:: Exercise inputs

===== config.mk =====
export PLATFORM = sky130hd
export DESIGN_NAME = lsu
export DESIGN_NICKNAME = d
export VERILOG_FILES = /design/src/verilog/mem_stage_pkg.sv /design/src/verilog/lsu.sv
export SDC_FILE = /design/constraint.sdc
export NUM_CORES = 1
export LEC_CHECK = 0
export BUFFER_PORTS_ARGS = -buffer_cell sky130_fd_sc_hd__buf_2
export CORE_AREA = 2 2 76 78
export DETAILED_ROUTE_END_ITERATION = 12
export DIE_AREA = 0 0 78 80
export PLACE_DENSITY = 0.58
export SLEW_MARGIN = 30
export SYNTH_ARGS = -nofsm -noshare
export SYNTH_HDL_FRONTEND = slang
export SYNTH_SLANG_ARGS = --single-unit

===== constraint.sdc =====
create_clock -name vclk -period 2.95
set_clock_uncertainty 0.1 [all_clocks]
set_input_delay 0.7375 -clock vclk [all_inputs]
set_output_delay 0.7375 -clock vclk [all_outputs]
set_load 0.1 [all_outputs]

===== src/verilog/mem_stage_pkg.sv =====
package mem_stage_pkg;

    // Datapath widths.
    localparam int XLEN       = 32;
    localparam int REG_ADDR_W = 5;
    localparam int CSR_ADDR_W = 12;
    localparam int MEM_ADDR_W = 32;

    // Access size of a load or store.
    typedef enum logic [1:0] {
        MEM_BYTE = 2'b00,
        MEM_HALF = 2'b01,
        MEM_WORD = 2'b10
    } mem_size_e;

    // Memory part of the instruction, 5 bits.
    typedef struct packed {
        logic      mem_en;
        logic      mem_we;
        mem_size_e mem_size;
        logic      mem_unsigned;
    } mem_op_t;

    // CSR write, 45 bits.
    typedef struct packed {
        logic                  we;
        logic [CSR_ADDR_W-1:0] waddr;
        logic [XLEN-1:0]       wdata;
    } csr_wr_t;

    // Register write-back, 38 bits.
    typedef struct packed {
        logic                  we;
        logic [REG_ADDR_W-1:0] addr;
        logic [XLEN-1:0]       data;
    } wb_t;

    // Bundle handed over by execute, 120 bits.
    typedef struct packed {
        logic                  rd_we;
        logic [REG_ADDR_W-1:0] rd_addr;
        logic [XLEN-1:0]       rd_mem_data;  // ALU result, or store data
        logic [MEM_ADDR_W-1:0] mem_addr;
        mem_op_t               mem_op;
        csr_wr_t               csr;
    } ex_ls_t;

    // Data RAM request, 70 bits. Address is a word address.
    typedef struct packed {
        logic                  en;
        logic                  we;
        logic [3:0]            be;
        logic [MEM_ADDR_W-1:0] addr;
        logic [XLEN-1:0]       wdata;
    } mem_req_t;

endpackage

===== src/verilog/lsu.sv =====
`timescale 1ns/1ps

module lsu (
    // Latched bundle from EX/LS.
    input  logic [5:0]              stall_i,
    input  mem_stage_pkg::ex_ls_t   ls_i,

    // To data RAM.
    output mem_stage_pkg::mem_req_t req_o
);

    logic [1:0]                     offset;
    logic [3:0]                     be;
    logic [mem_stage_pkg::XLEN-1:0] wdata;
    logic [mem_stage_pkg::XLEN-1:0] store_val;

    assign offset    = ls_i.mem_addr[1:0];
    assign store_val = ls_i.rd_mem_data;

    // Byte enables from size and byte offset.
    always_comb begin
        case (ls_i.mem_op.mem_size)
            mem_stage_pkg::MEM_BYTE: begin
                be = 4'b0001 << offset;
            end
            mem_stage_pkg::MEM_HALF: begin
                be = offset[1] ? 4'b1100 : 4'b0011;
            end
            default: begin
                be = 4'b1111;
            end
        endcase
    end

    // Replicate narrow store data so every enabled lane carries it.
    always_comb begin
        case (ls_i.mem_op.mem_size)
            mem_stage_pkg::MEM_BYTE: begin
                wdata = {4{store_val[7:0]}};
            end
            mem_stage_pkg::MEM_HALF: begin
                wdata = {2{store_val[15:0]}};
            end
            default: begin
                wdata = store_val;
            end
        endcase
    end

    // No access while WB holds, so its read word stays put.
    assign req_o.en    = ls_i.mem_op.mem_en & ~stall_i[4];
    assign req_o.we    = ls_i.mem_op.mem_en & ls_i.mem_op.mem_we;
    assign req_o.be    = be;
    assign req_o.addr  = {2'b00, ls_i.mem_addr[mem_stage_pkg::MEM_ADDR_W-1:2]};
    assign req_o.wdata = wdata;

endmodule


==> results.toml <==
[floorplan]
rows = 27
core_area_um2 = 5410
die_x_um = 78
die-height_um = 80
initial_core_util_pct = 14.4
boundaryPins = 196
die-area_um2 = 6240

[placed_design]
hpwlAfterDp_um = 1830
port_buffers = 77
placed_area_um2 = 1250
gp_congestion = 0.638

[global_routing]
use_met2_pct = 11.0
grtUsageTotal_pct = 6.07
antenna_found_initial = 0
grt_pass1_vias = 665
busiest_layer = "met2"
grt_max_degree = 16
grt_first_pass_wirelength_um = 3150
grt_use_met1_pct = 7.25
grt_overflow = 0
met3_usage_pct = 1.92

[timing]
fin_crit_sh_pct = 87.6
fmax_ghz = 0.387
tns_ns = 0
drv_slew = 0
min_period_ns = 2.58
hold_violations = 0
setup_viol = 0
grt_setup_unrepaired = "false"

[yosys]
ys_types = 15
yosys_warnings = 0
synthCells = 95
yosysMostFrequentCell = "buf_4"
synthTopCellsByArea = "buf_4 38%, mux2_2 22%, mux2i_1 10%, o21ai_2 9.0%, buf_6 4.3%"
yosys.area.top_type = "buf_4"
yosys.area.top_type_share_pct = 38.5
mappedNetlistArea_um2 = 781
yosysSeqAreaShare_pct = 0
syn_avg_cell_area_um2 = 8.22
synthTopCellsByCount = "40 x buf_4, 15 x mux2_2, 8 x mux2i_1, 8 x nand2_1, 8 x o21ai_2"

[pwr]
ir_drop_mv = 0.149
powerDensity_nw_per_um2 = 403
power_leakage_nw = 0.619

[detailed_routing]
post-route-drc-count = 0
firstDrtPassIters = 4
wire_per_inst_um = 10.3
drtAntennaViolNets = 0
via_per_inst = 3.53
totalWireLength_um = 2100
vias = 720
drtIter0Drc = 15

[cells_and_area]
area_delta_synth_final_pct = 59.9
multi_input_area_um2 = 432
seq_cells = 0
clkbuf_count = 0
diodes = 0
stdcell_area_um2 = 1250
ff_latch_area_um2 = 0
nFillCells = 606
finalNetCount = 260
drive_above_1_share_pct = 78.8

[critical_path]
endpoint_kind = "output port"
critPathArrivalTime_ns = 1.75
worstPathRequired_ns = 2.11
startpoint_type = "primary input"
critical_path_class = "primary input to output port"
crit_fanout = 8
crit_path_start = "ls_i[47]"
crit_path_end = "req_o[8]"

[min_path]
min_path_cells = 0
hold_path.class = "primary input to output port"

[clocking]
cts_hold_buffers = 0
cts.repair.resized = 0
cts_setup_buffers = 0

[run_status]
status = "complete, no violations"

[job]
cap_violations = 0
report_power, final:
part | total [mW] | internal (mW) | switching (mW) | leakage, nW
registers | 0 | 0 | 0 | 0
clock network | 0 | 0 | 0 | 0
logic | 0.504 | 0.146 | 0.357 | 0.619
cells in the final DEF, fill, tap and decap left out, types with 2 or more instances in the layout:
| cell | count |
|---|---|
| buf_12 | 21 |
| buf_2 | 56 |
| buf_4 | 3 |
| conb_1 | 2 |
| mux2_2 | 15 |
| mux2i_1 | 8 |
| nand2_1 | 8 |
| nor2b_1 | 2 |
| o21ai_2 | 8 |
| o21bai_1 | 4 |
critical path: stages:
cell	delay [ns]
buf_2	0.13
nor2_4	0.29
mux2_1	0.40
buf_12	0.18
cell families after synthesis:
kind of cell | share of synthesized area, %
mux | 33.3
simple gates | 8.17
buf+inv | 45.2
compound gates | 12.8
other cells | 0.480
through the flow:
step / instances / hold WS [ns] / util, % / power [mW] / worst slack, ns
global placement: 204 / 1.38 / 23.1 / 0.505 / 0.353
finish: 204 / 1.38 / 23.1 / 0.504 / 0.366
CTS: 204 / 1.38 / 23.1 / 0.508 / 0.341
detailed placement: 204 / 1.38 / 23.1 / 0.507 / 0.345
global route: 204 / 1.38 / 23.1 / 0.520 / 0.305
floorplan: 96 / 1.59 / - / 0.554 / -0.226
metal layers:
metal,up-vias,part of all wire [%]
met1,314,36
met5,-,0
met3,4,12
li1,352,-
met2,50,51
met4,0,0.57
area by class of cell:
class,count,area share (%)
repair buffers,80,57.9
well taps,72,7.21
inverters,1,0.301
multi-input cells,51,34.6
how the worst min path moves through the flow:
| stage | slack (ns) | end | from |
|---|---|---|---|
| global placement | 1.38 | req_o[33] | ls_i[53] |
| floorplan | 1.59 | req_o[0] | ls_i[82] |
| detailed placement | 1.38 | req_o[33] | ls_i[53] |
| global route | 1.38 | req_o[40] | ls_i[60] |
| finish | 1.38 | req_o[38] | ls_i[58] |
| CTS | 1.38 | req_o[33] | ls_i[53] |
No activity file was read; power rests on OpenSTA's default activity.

::::
:: Exercise inputs

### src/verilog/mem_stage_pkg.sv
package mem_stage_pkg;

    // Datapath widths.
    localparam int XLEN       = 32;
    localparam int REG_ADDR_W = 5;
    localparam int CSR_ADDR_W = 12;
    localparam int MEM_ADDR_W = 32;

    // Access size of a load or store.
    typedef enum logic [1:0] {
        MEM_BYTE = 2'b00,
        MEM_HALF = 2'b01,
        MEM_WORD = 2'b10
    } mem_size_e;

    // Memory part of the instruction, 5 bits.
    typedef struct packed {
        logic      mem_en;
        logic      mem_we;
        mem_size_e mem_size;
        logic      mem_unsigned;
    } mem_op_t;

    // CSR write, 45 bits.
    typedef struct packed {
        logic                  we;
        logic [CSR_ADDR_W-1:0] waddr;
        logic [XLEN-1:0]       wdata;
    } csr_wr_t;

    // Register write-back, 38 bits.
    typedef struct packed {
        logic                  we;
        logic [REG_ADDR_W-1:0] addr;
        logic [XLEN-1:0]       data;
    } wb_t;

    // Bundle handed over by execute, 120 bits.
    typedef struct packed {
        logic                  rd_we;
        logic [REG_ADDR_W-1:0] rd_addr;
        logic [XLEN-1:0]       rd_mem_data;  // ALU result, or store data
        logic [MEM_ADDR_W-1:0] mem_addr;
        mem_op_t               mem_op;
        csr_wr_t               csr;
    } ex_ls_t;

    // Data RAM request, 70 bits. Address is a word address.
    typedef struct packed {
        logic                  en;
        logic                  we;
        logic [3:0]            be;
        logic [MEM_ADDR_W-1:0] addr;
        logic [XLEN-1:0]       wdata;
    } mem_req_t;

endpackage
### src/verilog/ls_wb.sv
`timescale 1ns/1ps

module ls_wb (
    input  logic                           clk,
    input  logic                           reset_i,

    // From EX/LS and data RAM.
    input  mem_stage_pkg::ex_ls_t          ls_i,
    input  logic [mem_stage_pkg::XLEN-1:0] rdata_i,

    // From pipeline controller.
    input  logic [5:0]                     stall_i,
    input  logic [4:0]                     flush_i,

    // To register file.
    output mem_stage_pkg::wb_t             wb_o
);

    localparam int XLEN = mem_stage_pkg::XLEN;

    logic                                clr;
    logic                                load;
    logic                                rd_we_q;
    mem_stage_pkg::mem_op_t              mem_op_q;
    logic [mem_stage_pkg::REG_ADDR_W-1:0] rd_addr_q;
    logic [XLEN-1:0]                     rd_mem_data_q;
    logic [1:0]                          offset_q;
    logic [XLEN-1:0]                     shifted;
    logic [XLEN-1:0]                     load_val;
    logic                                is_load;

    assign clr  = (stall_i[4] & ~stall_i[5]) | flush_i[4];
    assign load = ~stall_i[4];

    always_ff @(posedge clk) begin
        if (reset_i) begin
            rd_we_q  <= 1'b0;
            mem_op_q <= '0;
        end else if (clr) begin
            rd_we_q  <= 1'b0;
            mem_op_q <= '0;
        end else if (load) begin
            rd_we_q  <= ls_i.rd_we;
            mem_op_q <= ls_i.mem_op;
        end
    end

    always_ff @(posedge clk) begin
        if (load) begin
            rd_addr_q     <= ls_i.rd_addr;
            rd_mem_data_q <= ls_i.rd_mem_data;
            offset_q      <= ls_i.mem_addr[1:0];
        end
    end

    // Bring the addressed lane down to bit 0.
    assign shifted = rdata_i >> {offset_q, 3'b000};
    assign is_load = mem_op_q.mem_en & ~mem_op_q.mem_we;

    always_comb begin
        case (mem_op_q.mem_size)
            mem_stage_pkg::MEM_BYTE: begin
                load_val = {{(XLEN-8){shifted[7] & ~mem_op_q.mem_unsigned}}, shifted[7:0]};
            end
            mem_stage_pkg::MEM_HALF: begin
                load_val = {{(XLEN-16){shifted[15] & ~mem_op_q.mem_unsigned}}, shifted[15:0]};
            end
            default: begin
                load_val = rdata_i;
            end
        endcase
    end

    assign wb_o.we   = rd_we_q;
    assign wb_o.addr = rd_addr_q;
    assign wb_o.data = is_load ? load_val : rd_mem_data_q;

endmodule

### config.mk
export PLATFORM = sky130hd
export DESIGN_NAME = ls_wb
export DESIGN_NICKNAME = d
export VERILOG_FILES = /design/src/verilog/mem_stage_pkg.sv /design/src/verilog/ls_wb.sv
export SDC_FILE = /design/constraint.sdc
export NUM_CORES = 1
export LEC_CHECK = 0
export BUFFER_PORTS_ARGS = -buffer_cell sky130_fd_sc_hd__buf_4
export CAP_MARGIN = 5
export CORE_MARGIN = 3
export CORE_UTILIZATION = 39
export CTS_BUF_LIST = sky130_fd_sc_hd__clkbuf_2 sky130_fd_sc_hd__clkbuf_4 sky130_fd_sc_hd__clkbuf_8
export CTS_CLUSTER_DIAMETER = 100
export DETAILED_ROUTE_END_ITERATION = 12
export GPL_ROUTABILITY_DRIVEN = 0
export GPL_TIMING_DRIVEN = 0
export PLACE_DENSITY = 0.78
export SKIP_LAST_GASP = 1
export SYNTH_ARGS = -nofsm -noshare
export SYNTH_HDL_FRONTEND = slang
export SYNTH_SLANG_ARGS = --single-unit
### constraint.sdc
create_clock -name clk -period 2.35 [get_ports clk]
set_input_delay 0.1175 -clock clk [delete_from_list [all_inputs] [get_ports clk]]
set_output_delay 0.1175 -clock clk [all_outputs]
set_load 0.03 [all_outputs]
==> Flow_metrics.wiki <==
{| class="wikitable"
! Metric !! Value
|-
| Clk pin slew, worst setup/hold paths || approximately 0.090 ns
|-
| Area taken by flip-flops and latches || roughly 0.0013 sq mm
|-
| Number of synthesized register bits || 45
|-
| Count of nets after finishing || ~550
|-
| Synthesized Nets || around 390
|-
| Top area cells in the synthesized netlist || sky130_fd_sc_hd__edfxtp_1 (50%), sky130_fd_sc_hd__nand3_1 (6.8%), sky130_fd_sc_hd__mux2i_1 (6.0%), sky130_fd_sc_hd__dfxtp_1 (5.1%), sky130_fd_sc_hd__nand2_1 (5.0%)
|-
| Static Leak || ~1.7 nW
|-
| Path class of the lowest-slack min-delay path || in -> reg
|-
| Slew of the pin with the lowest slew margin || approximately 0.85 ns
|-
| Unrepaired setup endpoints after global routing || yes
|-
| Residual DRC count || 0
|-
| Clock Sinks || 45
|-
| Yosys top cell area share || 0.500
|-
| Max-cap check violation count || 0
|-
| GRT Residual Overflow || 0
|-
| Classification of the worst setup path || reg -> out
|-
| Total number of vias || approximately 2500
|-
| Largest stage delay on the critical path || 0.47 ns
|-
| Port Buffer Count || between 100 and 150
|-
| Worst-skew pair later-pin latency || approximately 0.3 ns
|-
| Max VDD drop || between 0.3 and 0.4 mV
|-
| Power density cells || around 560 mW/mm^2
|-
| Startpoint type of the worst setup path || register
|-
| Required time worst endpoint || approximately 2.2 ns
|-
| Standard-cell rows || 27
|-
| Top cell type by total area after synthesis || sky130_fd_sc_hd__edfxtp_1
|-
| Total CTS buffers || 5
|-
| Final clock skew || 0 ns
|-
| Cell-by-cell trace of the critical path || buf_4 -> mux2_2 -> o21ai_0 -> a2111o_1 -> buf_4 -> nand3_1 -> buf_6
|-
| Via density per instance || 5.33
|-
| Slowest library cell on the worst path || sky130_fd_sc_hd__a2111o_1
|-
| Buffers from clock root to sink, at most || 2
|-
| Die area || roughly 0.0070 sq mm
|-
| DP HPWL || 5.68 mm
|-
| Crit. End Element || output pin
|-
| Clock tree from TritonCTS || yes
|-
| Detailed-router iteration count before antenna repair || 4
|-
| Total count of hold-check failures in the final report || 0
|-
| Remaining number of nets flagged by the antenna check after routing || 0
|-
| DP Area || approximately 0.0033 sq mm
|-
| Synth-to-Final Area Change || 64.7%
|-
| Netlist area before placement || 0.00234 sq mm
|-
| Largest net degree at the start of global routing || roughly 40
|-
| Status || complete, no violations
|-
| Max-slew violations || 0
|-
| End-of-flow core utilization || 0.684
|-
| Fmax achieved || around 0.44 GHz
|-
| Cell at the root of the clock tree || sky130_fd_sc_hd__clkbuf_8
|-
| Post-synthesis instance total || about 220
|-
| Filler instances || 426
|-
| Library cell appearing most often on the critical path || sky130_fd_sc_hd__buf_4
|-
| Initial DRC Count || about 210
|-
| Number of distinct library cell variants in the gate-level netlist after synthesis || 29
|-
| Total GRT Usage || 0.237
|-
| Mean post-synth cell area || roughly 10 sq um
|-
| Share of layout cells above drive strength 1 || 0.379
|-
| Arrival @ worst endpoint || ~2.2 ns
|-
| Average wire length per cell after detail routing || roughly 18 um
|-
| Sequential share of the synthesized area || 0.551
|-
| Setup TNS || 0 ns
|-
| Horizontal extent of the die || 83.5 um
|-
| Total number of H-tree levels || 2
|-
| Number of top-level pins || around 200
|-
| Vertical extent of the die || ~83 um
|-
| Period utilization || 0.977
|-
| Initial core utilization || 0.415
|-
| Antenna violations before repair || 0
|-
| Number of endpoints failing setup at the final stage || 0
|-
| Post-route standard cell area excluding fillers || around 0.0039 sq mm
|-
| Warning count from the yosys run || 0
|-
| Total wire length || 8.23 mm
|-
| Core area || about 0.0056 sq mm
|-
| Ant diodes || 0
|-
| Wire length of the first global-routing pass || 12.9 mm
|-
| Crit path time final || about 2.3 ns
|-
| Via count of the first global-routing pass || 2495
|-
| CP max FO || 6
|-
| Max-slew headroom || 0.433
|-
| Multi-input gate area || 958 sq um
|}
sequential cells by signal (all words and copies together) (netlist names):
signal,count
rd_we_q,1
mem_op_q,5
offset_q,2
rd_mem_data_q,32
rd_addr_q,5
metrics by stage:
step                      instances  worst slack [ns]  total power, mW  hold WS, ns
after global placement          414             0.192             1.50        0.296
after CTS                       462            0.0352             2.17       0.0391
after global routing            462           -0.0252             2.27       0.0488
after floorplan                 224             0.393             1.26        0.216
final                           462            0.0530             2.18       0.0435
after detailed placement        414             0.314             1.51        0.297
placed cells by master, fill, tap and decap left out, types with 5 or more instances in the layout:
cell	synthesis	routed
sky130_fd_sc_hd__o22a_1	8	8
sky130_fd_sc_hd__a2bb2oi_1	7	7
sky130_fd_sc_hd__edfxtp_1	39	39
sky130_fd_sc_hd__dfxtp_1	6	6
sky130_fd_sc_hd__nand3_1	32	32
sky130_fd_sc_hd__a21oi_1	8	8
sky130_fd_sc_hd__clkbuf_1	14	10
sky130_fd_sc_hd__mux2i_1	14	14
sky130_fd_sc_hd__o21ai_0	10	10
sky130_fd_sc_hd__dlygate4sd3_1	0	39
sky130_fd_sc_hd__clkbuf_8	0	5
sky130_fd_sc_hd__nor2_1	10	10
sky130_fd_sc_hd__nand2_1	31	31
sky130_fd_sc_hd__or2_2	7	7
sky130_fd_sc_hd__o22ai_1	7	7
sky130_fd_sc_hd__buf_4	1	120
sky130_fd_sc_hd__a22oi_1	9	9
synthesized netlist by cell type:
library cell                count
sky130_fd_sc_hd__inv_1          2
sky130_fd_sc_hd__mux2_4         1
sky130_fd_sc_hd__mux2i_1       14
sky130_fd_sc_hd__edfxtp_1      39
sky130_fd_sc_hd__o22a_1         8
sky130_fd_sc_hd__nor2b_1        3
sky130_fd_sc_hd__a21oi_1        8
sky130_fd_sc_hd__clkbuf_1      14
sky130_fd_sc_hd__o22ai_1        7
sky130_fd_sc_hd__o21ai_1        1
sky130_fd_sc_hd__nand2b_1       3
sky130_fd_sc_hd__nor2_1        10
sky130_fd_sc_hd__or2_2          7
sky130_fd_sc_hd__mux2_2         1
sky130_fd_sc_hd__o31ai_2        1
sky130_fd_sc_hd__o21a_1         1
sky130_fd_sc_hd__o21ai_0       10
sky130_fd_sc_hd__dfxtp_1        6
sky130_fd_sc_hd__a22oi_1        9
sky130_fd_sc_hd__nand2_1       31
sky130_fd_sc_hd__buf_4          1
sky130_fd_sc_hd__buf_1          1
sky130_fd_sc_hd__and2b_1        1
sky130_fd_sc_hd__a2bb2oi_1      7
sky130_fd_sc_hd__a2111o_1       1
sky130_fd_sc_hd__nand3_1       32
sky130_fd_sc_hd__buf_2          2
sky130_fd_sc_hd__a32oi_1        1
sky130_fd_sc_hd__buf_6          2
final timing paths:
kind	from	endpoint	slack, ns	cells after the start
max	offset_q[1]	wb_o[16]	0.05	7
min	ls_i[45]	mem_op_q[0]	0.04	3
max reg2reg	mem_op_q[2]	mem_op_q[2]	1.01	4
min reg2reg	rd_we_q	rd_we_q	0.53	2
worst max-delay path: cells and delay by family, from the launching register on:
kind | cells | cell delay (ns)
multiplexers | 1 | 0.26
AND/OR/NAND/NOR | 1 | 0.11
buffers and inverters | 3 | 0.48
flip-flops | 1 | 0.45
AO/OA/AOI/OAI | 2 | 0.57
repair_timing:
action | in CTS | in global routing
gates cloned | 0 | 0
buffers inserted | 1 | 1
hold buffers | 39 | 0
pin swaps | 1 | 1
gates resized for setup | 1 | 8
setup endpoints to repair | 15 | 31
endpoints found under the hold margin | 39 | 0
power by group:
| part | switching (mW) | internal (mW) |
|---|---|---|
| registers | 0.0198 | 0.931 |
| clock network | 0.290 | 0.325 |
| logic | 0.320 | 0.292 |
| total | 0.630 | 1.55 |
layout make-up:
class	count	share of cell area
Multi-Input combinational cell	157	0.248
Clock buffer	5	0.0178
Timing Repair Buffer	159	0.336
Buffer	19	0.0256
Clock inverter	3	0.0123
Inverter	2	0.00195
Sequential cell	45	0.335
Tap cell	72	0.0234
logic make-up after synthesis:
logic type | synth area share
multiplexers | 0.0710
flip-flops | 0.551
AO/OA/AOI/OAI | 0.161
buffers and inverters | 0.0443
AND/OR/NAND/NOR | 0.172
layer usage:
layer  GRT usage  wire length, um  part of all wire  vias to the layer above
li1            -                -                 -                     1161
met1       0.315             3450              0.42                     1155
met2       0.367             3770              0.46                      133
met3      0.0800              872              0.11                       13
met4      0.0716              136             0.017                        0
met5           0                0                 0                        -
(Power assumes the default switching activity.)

::::

■ **Work instruction**: List every line above containing the word "vclk".

■ **Result**:
create_clock -name vclk -period 2.95
set_input_delay 0.7375 -clock vclk [all_inputs]
set_output_delay 0.7375 -clock vclk [all_outputs]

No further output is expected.